_Assignment:_ Your answer should hold each line of the material that contains the word "remaining".

----- Task material

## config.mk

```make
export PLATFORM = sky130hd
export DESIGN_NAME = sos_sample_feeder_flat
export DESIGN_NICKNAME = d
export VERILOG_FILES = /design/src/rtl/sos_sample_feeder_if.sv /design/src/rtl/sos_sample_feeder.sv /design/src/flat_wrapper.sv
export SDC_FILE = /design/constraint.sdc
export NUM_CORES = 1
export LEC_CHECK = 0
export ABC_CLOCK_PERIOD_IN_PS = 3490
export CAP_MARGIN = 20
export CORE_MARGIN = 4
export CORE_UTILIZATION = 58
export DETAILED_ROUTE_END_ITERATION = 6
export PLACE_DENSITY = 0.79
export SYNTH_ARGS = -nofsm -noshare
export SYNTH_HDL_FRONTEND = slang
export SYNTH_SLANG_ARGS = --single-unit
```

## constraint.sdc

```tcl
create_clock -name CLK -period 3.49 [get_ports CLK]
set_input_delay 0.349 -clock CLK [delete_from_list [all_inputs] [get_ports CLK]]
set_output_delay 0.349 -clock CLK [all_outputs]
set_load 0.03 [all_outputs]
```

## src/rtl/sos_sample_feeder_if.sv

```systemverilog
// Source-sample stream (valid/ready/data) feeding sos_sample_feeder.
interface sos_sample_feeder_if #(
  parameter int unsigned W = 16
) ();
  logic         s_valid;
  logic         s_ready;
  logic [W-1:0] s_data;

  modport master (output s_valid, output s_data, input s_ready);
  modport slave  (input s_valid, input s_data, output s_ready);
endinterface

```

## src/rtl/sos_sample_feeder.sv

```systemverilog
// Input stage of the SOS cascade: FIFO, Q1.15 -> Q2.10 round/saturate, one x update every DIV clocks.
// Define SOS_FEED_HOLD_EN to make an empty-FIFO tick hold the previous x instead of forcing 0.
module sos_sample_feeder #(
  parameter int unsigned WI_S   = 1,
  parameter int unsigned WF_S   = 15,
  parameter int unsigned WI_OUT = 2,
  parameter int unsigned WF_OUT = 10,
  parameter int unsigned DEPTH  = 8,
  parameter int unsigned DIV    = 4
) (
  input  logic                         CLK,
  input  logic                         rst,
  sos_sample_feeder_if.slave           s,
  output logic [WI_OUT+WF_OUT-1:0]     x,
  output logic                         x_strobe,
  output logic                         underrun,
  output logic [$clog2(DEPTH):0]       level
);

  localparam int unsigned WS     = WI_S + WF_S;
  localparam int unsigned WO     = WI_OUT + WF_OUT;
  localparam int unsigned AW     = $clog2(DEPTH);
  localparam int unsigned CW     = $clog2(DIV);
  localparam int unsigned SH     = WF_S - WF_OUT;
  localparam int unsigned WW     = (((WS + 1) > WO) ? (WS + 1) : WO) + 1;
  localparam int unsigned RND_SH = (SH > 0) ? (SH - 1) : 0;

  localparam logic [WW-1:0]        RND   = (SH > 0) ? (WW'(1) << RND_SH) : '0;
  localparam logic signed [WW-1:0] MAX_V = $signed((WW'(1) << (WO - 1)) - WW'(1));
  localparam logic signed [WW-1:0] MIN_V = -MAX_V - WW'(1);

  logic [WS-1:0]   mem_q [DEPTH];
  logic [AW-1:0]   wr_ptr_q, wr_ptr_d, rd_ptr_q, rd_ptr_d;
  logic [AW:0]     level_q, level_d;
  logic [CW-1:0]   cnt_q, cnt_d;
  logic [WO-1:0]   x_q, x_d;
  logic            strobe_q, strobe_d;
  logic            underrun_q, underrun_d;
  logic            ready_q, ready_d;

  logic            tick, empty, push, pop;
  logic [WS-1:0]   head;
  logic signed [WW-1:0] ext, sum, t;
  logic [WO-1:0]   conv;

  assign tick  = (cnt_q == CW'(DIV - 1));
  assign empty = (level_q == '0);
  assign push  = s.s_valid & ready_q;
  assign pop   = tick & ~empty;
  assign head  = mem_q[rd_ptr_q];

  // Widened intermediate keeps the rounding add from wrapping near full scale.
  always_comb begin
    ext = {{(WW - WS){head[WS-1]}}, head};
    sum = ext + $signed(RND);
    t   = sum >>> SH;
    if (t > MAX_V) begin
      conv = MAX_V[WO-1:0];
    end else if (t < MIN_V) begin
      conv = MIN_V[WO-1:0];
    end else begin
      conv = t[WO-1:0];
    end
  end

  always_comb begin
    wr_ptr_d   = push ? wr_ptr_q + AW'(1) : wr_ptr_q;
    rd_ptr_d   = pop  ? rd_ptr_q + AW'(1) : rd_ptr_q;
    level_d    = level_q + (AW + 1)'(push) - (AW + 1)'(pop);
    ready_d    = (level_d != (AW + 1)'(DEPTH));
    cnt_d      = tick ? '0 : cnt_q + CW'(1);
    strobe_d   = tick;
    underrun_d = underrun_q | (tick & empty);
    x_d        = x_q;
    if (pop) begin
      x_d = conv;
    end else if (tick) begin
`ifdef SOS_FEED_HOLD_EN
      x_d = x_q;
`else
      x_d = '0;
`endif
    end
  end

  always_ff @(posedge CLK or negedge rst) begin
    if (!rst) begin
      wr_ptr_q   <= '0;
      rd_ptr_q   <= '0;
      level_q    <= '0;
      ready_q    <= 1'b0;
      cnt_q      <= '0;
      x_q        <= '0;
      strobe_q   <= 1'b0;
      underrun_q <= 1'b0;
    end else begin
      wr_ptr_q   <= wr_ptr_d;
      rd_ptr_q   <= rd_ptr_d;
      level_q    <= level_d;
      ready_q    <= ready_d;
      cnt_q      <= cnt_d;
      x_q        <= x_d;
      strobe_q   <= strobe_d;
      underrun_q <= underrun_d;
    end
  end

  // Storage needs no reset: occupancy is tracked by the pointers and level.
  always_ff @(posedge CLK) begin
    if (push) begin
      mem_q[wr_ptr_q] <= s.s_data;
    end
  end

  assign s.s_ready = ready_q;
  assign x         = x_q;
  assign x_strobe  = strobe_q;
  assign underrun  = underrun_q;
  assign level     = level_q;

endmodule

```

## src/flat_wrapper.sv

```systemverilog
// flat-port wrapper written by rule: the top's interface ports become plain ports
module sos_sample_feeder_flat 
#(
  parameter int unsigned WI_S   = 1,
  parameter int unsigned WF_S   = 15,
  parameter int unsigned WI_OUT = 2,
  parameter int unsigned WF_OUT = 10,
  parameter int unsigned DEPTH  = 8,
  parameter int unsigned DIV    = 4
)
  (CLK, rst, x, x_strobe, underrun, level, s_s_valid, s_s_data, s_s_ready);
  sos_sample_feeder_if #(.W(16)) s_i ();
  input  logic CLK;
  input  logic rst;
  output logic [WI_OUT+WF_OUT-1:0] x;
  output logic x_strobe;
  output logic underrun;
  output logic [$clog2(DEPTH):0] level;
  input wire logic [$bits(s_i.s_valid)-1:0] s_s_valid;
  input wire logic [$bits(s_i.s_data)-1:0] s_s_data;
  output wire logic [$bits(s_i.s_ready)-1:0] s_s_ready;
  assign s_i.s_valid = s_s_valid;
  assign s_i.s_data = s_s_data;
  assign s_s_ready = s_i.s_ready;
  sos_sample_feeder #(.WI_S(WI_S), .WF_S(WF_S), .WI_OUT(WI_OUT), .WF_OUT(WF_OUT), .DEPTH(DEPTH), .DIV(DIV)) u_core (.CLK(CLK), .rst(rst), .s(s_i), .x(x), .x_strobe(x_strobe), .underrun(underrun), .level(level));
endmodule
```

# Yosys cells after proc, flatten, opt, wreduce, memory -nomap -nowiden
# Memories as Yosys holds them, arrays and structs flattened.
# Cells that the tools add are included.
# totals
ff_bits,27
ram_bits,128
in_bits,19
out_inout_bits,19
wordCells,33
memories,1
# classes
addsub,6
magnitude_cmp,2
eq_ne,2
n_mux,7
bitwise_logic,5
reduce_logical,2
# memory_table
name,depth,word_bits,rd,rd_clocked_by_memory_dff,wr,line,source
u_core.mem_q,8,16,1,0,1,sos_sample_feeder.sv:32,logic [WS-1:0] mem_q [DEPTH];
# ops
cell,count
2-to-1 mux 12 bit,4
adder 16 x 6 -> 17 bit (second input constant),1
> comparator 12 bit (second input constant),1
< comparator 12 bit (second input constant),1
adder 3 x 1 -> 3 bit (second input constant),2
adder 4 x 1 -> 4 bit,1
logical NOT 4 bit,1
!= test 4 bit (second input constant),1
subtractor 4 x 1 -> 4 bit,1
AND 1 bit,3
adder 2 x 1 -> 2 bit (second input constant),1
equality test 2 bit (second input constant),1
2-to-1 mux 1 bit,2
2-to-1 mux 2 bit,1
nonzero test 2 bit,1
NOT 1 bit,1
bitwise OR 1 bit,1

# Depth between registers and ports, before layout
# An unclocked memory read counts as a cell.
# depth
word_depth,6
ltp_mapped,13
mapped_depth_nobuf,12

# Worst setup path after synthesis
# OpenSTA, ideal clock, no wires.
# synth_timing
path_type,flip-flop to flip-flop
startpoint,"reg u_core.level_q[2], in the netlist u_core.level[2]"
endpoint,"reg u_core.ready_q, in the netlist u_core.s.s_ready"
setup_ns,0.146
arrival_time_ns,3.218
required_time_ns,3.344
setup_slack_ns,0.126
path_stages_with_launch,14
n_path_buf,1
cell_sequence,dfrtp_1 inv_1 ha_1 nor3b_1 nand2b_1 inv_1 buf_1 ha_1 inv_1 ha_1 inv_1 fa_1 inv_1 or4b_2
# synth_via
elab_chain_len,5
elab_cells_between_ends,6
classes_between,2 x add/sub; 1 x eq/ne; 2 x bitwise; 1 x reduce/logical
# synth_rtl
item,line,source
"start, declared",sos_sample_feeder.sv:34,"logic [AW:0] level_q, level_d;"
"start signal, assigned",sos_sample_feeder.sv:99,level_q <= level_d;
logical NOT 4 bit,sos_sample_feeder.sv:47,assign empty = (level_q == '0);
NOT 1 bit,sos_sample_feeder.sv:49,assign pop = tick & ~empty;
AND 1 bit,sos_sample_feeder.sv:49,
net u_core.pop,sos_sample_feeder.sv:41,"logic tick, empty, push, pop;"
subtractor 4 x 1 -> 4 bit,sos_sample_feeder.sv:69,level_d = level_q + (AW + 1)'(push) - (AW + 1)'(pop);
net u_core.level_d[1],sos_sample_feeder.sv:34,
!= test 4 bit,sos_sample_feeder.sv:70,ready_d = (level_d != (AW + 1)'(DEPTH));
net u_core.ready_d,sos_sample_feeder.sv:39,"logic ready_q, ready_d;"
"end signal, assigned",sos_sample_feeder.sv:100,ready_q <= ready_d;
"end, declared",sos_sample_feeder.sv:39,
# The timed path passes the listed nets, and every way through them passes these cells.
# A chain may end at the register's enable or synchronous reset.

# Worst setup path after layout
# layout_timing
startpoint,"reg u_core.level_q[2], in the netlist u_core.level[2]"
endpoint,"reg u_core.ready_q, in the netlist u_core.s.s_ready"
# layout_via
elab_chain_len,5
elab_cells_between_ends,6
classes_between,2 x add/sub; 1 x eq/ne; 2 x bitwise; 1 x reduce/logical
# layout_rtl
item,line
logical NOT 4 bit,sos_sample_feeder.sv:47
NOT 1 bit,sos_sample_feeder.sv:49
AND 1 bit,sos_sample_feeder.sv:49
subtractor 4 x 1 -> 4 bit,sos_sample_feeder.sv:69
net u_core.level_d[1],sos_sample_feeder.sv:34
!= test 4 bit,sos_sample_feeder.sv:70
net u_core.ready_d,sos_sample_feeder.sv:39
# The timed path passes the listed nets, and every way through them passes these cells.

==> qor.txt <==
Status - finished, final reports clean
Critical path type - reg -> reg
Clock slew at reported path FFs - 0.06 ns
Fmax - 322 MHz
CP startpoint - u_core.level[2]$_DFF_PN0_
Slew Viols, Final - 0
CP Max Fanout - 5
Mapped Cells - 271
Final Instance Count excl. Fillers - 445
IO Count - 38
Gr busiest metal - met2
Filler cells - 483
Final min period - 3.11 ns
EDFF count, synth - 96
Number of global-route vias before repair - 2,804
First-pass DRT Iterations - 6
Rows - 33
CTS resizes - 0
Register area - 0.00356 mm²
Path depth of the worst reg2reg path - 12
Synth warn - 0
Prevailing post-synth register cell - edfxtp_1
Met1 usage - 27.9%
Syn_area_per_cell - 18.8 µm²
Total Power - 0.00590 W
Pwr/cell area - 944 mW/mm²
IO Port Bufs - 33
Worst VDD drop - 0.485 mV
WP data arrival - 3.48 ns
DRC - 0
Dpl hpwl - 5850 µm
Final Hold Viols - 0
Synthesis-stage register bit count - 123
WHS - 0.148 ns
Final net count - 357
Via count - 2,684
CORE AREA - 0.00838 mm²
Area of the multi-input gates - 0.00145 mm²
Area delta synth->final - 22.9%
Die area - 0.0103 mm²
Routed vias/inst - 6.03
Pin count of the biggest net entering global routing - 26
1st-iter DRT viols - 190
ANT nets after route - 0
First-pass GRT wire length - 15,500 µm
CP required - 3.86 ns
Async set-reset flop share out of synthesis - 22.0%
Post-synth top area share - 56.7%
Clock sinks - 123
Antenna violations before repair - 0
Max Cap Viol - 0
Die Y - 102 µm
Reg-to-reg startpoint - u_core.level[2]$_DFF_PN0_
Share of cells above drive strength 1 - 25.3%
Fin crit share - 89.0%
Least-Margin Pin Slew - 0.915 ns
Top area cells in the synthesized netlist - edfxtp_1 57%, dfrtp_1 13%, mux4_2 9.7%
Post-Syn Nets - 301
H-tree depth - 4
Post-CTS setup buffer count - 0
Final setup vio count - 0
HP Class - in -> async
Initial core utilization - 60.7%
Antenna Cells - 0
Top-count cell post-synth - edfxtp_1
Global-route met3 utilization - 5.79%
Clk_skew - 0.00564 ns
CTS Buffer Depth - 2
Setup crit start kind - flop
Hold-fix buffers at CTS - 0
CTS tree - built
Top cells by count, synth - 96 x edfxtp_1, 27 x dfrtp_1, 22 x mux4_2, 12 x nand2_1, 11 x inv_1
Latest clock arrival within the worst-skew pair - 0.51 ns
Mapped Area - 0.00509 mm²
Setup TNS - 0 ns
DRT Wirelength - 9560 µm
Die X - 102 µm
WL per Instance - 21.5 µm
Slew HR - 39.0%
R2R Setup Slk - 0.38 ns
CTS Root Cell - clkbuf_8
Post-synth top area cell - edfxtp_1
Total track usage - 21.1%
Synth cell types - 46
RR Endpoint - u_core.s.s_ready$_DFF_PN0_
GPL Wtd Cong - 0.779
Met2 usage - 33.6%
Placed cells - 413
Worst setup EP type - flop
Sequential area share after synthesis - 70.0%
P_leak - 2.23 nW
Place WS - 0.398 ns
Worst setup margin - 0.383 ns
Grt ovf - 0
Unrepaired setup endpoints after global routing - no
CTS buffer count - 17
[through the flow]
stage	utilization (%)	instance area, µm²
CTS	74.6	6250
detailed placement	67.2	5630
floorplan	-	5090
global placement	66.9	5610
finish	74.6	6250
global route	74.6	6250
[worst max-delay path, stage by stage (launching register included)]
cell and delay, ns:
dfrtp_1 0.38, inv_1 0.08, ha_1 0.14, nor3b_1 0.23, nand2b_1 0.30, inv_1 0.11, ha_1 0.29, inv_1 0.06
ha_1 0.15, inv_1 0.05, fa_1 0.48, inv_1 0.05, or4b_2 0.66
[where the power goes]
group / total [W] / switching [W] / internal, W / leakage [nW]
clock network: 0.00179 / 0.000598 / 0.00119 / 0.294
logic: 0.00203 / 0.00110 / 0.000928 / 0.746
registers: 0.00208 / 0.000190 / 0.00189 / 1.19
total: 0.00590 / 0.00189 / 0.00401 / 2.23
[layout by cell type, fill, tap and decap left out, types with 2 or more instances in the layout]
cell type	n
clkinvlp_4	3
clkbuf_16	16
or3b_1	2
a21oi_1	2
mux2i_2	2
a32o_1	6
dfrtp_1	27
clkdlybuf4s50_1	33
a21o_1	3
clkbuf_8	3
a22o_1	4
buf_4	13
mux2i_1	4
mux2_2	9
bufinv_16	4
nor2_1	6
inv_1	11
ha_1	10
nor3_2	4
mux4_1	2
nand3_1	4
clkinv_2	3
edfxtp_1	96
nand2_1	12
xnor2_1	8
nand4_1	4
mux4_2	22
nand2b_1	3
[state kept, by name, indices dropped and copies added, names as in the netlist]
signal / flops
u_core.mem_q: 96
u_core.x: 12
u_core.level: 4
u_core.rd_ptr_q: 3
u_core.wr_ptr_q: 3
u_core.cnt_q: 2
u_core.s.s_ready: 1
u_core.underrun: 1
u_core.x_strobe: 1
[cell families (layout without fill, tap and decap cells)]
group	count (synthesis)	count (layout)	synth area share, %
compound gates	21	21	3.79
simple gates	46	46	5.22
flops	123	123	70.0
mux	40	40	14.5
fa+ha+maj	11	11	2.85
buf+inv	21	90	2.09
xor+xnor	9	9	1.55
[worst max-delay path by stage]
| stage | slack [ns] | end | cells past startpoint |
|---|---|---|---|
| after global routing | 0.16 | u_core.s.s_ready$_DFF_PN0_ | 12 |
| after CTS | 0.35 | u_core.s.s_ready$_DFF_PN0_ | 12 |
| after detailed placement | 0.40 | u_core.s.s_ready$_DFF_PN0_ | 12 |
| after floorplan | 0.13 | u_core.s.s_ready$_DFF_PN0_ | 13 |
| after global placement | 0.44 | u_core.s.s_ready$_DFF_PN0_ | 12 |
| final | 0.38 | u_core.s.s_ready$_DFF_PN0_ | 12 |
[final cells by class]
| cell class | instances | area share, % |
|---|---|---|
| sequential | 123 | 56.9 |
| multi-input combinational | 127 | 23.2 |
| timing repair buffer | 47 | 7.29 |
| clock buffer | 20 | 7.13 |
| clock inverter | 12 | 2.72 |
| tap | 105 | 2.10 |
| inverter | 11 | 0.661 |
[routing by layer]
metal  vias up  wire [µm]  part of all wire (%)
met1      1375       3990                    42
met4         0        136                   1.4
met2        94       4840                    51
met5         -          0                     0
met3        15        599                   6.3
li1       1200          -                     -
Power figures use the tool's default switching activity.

----------
----- Task material

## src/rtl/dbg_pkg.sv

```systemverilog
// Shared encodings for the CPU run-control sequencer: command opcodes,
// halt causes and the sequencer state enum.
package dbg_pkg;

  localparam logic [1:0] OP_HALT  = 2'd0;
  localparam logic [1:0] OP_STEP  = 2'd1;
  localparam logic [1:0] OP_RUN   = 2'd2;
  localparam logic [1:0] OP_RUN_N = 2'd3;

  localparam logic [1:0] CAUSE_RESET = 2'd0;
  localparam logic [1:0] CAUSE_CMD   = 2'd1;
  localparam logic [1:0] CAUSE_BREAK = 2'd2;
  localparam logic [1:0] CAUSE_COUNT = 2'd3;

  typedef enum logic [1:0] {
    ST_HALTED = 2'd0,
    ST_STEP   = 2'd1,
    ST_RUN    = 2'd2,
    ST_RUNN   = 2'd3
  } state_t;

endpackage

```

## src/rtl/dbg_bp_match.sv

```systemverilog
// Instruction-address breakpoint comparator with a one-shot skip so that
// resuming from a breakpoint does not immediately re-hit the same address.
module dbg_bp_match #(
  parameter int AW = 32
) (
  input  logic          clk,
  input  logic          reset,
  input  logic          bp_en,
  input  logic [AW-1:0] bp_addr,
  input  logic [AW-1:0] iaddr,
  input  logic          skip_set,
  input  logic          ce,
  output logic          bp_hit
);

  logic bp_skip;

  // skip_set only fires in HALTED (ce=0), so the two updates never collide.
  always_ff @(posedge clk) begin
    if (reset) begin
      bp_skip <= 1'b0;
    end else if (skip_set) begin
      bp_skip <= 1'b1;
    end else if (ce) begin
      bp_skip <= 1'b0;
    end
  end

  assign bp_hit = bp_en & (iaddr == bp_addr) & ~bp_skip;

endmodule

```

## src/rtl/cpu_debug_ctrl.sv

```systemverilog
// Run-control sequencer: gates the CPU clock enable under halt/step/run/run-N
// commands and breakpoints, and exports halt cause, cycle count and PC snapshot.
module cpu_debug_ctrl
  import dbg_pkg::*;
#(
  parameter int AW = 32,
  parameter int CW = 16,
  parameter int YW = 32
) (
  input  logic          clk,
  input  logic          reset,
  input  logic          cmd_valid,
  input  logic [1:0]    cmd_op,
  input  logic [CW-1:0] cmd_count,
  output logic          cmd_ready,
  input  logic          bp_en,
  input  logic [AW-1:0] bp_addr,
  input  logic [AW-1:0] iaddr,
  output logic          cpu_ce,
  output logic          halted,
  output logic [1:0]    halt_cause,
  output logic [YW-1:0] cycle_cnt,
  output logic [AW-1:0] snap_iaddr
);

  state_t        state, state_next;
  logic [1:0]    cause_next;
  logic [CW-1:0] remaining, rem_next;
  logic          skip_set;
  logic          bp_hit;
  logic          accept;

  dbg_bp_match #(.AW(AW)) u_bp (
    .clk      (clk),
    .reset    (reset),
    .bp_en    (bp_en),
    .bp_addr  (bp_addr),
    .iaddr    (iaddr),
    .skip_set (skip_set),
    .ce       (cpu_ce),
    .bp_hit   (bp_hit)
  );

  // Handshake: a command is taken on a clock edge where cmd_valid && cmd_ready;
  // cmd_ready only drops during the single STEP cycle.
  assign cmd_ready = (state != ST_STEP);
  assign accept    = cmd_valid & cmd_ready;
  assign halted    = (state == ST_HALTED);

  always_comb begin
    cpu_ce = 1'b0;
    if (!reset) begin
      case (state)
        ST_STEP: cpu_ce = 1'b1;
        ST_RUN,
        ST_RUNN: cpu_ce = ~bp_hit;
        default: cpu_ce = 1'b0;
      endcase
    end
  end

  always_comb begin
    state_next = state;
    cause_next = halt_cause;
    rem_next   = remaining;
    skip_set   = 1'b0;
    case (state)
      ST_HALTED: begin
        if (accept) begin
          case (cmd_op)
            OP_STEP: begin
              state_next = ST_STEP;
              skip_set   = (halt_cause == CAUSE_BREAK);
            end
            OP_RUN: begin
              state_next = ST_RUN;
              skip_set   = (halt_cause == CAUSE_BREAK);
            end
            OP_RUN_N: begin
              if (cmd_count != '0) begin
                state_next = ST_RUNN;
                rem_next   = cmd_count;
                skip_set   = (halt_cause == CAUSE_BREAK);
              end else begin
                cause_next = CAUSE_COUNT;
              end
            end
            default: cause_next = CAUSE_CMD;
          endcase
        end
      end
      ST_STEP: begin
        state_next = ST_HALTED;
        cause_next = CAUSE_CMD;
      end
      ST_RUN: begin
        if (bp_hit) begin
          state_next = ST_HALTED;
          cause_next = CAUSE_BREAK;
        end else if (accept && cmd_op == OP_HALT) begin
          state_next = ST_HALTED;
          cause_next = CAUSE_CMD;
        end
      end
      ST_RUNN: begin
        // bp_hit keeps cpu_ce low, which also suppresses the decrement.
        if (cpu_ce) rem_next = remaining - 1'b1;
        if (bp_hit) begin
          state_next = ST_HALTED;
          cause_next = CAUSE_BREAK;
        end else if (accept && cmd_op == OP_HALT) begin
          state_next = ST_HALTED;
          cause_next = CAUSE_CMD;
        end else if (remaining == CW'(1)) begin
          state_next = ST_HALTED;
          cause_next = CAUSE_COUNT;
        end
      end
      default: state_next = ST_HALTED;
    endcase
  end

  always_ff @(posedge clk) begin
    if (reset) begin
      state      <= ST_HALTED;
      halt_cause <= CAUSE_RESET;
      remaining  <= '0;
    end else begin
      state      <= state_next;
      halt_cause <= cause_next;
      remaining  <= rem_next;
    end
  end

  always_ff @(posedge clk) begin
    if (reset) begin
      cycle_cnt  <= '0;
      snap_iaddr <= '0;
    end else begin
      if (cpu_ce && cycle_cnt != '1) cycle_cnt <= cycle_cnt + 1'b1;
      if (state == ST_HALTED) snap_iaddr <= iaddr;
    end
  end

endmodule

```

----------

_Written answer:_
  logic [CW-1:0] remaining, rem_next;
    rem_next   = remaining;
        if (cpu_ce) rem_next = remaining - 1'b1;
        end else if (remaining == CW'(1)) begin
      remaining  <= '0;
      remaining  <= rem_next;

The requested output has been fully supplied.